- [Collected data entries]:

------------------------------------------------------------

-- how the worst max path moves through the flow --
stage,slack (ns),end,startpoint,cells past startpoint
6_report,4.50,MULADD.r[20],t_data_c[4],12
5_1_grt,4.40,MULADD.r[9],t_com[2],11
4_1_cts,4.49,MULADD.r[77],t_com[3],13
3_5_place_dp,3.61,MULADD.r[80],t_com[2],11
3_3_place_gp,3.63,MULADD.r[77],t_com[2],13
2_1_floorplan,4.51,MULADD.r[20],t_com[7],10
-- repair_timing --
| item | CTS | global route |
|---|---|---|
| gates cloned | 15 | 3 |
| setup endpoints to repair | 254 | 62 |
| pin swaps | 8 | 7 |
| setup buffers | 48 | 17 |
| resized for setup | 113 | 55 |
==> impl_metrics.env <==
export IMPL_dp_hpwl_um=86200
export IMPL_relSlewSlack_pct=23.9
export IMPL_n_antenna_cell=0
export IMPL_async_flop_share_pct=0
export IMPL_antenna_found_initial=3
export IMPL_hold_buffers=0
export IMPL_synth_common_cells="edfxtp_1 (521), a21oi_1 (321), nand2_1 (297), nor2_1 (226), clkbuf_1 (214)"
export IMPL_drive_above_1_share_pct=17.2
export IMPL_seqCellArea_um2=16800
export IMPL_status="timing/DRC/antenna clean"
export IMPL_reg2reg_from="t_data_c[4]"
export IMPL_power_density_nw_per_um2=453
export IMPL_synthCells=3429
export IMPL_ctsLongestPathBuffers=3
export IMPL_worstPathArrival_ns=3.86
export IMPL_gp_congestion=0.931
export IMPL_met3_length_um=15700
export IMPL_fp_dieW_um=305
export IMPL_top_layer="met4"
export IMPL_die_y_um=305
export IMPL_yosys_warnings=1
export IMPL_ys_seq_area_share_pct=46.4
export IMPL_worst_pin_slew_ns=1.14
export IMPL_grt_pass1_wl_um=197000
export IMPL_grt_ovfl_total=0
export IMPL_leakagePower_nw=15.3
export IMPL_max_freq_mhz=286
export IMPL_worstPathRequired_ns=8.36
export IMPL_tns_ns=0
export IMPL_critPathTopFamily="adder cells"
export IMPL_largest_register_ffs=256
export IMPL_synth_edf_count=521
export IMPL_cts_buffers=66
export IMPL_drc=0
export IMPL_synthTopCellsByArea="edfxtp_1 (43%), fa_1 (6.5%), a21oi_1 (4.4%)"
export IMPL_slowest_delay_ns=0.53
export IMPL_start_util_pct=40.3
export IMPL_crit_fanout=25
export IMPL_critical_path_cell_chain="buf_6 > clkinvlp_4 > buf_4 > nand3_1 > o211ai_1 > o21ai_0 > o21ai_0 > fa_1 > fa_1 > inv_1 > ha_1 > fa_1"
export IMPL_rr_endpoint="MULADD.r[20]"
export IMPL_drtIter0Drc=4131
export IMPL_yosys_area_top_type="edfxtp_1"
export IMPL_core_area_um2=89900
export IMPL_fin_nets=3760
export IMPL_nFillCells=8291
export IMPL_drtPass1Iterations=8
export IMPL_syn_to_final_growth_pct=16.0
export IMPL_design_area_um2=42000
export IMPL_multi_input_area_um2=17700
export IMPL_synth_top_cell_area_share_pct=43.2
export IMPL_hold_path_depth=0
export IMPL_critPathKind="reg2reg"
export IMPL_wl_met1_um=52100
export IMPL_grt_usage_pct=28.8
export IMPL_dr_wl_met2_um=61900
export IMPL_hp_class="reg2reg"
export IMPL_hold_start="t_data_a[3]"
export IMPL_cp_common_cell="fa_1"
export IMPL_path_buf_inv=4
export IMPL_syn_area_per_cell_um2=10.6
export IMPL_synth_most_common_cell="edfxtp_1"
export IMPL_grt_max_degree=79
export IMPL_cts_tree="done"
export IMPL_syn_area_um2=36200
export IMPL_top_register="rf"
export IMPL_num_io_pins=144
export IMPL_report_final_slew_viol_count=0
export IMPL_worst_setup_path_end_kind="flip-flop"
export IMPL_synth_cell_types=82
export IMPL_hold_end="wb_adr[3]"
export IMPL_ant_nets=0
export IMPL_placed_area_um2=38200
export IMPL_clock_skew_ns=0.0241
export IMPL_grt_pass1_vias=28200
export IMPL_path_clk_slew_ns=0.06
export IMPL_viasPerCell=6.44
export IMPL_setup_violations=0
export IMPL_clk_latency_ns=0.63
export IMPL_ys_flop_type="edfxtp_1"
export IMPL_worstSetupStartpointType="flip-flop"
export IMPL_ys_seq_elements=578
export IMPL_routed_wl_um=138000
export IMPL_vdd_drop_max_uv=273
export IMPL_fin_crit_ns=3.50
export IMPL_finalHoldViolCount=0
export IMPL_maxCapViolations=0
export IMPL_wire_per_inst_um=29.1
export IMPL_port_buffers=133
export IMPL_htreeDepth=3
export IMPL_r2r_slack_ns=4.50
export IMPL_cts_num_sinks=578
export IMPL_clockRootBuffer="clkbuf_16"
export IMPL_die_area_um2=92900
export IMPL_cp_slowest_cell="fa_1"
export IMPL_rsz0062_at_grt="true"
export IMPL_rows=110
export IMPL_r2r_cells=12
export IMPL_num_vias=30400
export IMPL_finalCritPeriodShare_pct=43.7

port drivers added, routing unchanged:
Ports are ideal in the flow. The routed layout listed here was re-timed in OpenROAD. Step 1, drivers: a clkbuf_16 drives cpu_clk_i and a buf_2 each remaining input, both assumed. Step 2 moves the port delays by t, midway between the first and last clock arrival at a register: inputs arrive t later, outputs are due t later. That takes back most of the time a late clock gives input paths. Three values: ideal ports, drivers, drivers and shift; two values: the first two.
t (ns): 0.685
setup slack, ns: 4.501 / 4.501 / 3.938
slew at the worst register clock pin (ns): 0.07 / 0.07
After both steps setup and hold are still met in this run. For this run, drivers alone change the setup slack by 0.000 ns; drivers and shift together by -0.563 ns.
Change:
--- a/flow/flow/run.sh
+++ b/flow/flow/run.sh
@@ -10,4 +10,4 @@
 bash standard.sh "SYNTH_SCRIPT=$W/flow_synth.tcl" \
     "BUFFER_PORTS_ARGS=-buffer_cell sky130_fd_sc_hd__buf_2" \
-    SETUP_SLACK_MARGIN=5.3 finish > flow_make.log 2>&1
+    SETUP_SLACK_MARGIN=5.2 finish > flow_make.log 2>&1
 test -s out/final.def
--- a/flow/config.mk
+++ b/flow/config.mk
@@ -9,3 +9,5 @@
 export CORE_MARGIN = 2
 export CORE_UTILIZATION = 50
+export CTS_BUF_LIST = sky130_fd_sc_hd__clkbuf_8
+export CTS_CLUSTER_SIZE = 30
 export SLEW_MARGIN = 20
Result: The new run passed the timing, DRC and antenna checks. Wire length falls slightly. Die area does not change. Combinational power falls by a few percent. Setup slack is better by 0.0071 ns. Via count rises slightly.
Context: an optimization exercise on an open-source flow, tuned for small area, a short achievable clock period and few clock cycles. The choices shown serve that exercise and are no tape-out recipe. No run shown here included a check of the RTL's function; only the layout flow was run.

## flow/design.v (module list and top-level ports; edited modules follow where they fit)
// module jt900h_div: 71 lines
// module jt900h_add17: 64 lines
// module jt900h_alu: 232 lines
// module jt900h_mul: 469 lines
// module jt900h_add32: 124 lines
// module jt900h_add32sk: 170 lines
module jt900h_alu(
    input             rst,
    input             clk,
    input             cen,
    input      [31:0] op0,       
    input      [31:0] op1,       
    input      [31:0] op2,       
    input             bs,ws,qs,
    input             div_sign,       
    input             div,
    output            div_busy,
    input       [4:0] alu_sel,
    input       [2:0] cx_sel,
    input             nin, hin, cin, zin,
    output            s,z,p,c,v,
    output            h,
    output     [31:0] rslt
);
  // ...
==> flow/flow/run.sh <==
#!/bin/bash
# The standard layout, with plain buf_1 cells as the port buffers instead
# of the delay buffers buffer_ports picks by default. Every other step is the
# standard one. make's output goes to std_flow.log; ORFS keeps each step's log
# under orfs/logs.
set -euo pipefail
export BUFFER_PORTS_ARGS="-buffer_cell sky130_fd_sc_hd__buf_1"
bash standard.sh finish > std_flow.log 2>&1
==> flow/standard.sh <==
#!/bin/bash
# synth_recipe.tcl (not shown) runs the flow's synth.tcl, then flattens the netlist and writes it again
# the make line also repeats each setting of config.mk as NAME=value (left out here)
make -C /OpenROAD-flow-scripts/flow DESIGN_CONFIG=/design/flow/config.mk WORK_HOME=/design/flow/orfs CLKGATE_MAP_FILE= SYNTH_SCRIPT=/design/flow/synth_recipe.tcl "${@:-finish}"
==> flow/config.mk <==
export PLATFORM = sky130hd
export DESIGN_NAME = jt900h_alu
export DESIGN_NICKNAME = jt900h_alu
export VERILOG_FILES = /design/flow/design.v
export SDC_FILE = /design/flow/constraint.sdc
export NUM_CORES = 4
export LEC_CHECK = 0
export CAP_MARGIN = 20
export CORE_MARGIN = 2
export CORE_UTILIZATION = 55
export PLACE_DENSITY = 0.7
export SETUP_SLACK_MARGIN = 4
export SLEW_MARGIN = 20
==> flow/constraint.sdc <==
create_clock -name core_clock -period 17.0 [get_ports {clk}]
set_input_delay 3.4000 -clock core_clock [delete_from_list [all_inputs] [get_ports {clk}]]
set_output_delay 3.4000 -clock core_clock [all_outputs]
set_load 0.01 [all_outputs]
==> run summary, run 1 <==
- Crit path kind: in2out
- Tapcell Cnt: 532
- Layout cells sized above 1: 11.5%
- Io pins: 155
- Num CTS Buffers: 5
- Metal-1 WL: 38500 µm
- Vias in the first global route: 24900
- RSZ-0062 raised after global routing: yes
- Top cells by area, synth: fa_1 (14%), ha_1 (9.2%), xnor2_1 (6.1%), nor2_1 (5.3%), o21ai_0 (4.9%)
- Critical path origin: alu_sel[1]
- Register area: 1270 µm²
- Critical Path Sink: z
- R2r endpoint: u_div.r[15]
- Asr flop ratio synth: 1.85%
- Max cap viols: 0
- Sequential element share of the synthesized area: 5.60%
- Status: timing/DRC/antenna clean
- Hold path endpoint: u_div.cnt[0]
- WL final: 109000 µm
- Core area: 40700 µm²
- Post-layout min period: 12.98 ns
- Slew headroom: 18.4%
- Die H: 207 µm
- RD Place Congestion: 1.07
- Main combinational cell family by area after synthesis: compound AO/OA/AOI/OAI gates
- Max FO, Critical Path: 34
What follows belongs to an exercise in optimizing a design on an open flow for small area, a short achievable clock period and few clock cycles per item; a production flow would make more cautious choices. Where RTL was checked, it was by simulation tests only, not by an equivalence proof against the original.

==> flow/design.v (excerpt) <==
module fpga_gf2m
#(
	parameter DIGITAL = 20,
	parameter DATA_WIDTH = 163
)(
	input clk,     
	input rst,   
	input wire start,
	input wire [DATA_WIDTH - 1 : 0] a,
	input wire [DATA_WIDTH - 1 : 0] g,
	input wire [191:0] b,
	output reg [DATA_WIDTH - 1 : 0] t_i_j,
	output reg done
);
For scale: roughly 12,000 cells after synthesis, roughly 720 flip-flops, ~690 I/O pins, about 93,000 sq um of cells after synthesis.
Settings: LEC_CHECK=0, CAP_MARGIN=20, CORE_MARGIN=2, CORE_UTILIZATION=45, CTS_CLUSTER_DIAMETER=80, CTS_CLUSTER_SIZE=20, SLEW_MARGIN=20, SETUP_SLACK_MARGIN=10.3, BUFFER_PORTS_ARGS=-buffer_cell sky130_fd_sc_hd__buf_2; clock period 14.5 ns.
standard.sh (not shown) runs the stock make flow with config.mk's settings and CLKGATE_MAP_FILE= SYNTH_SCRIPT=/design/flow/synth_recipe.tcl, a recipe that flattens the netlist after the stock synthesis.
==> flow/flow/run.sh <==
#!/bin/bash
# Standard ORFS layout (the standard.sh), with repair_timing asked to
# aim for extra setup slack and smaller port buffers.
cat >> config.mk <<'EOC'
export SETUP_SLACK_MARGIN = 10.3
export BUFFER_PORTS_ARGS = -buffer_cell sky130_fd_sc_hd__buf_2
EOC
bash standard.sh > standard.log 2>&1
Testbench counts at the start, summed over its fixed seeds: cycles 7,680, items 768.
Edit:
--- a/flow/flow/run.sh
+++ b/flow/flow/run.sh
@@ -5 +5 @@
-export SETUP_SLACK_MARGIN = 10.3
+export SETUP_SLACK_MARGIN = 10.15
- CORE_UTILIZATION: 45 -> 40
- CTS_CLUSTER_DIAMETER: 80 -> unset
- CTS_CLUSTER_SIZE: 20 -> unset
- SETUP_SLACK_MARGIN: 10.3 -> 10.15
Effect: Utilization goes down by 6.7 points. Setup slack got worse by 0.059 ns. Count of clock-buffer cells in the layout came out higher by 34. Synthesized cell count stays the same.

------------------------------------------------------------

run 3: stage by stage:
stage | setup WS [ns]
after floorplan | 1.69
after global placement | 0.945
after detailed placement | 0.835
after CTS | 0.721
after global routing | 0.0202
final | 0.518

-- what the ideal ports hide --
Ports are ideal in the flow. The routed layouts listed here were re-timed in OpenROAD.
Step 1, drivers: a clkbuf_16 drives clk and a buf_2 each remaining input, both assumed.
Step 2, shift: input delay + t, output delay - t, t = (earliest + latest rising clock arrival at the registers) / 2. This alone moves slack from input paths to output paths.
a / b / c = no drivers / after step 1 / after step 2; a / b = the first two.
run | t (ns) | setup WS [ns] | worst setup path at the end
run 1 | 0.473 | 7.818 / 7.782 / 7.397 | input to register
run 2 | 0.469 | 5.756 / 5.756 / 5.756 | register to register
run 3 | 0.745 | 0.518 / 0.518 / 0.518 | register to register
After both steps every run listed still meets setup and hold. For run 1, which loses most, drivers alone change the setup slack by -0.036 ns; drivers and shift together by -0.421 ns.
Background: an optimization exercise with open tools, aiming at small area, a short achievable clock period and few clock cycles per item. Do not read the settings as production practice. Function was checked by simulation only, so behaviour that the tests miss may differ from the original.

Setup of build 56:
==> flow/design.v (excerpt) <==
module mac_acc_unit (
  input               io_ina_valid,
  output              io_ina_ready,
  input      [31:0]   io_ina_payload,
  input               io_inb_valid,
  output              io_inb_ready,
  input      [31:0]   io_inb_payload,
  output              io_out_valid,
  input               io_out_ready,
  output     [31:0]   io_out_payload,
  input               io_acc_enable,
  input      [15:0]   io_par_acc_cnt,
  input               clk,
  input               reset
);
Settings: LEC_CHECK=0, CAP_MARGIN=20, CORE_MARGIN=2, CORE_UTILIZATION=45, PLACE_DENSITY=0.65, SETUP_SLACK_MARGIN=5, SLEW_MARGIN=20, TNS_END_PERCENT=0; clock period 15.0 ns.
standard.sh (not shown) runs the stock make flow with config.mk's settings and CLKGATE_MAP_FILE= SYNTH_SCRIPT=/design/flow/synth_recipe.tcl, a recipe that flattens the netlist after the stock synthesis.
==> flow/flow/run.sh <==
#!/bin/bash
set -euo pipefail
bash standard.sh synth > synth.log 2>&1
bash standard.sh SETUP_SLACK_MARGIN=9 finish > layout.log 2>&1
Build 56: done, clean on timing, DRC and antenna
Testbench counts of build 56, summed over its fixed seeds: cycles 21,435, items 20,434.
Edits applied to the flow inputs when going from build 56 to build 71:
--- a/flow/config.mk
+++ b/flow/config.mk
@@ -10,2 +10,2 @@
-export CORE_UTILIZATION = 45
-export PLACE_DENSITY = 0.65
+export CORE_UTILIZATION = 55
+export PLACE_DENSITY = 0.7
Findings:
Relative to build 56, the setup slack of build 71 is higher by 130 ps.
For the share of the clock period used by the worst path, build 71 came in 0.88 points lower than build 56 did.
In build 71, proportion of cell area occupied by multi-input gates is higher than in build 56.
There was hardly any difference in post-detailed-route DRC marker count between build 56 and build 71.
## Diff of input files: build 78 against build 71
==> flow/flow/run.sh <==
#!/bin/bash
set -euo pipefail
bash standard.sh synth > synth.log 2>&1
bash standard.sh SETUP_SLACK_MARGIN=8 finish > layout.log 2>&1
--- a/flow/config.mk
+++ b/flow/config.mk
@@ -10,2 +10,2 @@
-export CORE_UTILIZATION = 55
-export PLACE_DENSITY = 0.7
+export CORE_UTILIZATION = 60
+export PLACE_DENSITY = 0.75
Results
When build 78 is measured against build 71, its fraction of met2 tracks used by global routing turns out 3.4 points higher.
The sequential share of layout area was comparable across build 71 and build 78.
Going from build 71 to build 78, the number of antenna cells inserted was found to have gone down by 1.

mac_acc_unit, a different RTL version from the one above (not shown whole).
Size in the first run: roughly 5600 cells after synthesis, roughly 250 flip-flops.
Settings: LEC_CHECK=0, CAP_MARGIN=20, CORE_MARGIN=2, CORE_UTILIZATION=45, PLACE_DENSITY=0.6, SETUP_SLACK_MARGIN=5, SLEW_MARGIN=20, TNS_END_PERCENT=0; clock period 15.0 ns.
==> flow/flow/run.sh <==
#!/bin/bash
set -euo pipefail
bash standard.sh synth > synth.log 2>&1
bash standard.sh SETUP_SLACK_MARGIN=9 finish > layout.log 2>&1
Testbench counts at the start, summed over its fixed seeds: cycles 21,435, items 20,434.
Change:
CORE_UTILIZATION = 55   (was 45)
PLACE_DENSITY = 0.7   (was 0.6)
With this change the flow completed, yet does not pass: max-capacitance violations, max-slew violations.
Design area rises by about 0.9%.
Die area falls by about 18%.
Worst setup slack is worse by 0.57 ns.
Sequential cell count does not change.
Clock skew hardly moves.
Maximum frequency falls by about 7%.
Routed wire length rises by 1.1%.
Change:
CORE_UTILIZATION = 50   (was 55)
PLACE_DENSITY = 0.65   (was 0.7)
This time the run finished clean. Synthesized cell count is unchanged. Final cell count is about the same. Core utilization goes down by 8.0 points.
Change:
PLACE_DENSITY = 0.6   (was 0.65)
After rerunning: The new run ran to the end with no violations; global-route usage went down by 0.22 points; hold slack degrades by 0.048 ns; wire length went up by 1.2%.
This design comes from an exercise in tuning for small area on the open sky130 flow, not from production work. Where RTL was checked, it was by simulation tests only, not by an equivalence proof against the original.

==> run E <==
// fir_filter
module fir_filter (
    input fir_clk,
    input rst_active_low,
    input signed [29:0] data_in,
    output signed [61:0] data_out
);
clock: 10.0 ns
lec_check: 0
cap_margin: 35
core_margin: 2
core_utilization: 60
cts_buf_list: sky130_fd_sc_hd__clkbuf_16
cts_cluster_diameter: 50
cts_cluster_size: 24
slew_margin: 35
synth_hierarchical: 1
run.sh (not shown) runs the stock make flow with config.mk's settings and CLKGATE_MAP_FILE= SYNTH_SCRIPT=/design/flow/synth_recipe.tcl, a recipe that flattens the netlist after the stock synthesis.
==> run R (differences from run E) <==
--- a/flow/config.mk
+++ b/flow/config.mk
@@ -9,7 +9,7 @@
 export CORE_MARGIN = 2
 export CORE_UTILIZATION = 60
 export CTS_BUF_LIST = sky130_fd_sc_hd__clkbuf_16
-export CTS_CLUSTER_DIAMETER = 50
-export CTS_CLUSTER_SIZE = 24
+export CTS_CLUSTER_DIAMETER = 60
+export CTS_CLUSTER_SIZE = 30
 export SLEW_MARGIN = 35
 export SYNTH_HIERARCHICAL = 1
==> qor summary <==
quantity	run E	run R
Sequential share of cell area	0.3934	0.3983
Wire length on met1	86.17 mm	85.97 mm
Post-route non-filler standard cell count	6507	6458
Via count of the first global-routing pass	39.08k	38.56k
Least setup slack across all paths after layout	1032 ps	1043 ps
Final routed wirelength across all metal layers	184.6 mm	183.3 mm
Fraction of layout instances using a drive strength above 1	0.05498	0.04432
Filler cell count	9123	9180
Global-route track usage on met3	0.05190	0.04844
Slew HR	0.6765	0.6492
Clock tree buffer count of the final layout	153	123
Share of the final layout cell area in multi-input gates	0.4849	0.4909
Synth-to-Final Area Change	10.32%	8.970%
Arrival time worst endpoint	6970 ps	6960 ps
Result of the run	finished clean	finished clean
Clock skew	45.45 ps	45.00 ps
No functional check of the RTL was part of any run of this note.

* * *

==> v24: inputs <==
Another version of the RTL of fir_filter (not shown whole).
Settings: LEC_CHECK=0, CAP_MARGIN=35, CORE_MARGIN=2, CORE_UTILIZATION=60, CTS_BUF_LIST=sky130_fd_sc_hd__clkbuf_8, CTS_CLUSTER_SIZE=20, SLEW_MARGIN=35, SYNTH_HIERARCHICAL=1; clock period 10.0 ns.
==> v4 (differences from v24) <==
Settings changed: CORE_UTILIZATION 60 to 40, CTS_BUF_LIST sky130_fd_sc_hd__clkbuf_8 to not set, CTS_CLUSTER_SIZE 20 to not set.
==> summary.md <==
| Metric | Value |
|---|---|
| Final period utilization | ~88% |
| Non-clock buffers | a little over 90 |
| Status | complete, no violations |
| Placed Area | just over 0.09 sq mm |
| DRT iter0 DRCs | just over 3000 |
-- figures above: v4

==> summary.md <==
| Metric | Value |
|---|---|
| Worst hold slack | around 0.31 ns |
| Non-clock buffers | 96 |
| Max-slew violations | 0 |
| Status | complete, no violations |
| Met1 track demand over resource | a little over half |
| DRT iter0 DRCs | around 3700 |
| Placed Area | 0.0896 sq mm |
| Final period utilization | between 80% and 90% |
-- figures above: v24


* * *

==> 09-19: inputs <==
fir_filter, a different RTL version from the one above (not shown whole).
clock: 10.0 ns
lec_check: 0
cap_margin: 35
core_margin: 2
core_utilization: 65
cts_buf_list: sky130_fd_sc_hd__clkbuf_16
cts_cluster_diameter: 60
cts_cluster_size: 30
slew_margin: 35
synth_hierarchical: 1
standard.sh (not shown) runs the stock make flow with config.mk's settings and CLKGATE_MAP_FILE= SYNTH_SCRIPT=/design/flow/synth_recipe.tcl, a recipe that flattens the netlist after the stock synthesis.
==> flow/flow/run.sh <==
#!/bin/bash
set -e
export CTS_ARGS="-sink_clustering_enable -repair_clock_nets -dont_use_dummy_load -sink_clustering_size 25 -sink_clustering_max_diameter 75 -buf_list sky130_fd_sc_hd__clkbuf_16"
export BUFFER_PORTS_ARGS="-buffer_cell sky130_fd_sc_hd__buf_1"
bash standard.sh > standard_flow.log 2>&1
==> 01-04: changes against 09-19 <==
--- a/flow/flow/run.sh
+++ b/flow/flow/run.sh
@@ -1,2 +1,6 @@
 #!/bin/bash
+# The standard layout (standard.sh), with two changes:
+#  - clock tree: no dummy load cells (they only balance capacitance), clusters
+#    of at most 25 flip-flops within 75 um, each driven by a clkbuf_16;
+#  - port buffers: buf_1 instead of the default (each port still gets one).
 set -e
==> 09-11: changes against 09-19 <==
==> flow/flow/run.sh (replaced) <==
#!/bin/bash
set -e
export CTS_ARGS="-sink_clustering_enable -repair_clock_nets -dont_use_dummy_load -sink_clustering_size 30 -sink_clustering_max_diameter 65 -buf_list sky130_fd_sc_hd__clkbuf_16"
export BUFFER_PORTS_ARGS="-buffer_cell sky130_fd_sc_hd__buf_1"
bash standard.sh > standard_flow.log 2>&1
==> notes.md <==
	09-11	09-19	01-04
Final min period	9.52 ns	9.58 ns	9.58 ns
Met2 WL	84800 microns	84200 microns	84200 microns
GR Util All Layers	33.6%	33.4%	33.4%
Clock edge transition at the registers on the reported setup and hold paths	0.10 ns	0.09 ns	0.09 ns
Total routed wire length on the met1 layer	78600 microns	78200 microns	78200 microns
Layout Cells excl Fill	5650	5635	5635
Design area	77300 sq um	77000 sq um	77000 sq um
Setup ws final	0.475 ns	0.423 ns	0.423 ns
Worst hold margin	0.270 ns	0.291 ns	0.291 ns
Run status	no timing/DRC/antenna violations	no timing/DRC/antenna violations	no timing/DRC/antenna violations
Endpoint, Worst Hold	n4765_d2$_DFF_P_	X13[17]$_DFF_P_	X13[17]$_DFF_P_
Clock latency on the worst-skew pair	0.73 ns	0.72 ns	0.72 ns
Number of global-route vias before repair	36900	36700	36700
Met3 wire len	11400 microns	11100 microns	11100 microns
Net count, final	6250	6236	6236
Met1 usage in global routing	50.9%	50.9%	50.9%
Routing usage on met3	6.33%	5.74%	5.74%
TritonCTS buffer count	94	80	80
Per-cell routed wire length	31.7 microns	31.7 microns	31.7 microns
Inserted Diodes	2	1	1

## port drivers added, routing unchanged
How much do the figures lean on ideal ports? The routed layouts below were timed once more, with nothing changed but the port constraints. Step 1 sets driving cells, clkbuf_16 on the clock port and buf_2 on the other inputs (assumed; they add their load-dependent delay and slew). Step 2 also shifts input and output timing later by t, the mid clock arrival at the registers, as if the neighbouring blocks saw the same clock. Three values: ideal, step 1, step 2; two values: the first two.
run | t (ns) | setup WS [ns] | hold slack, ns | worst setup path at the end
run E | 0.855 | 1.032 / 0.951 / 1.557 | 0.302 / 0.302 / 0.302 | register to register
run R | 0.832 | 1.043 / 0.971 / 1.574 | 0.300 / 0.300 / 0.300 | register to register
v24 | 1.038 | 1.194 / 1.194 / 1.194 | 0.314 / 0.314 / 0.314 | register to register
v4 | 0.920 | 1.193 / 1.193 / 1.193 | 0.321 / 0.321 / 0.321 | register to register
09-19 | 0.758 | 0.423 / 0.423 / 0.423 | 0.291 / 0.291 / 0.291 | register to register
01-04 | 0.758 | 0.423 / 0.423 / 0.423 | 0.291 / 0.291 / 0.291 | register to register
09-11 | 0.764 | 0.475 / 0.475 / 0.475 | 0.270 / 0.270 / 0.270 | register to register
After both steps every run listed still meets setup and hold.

------------------------------------------------------------

- [Problem to solve]:
Every line above that holds the word "stage" is to be found and copied.

- [Answer to the problem]:
stage,slack (ns),end,startpoint,cells past startpoint
run 3: stage by stage:
stage | setup WS [ns]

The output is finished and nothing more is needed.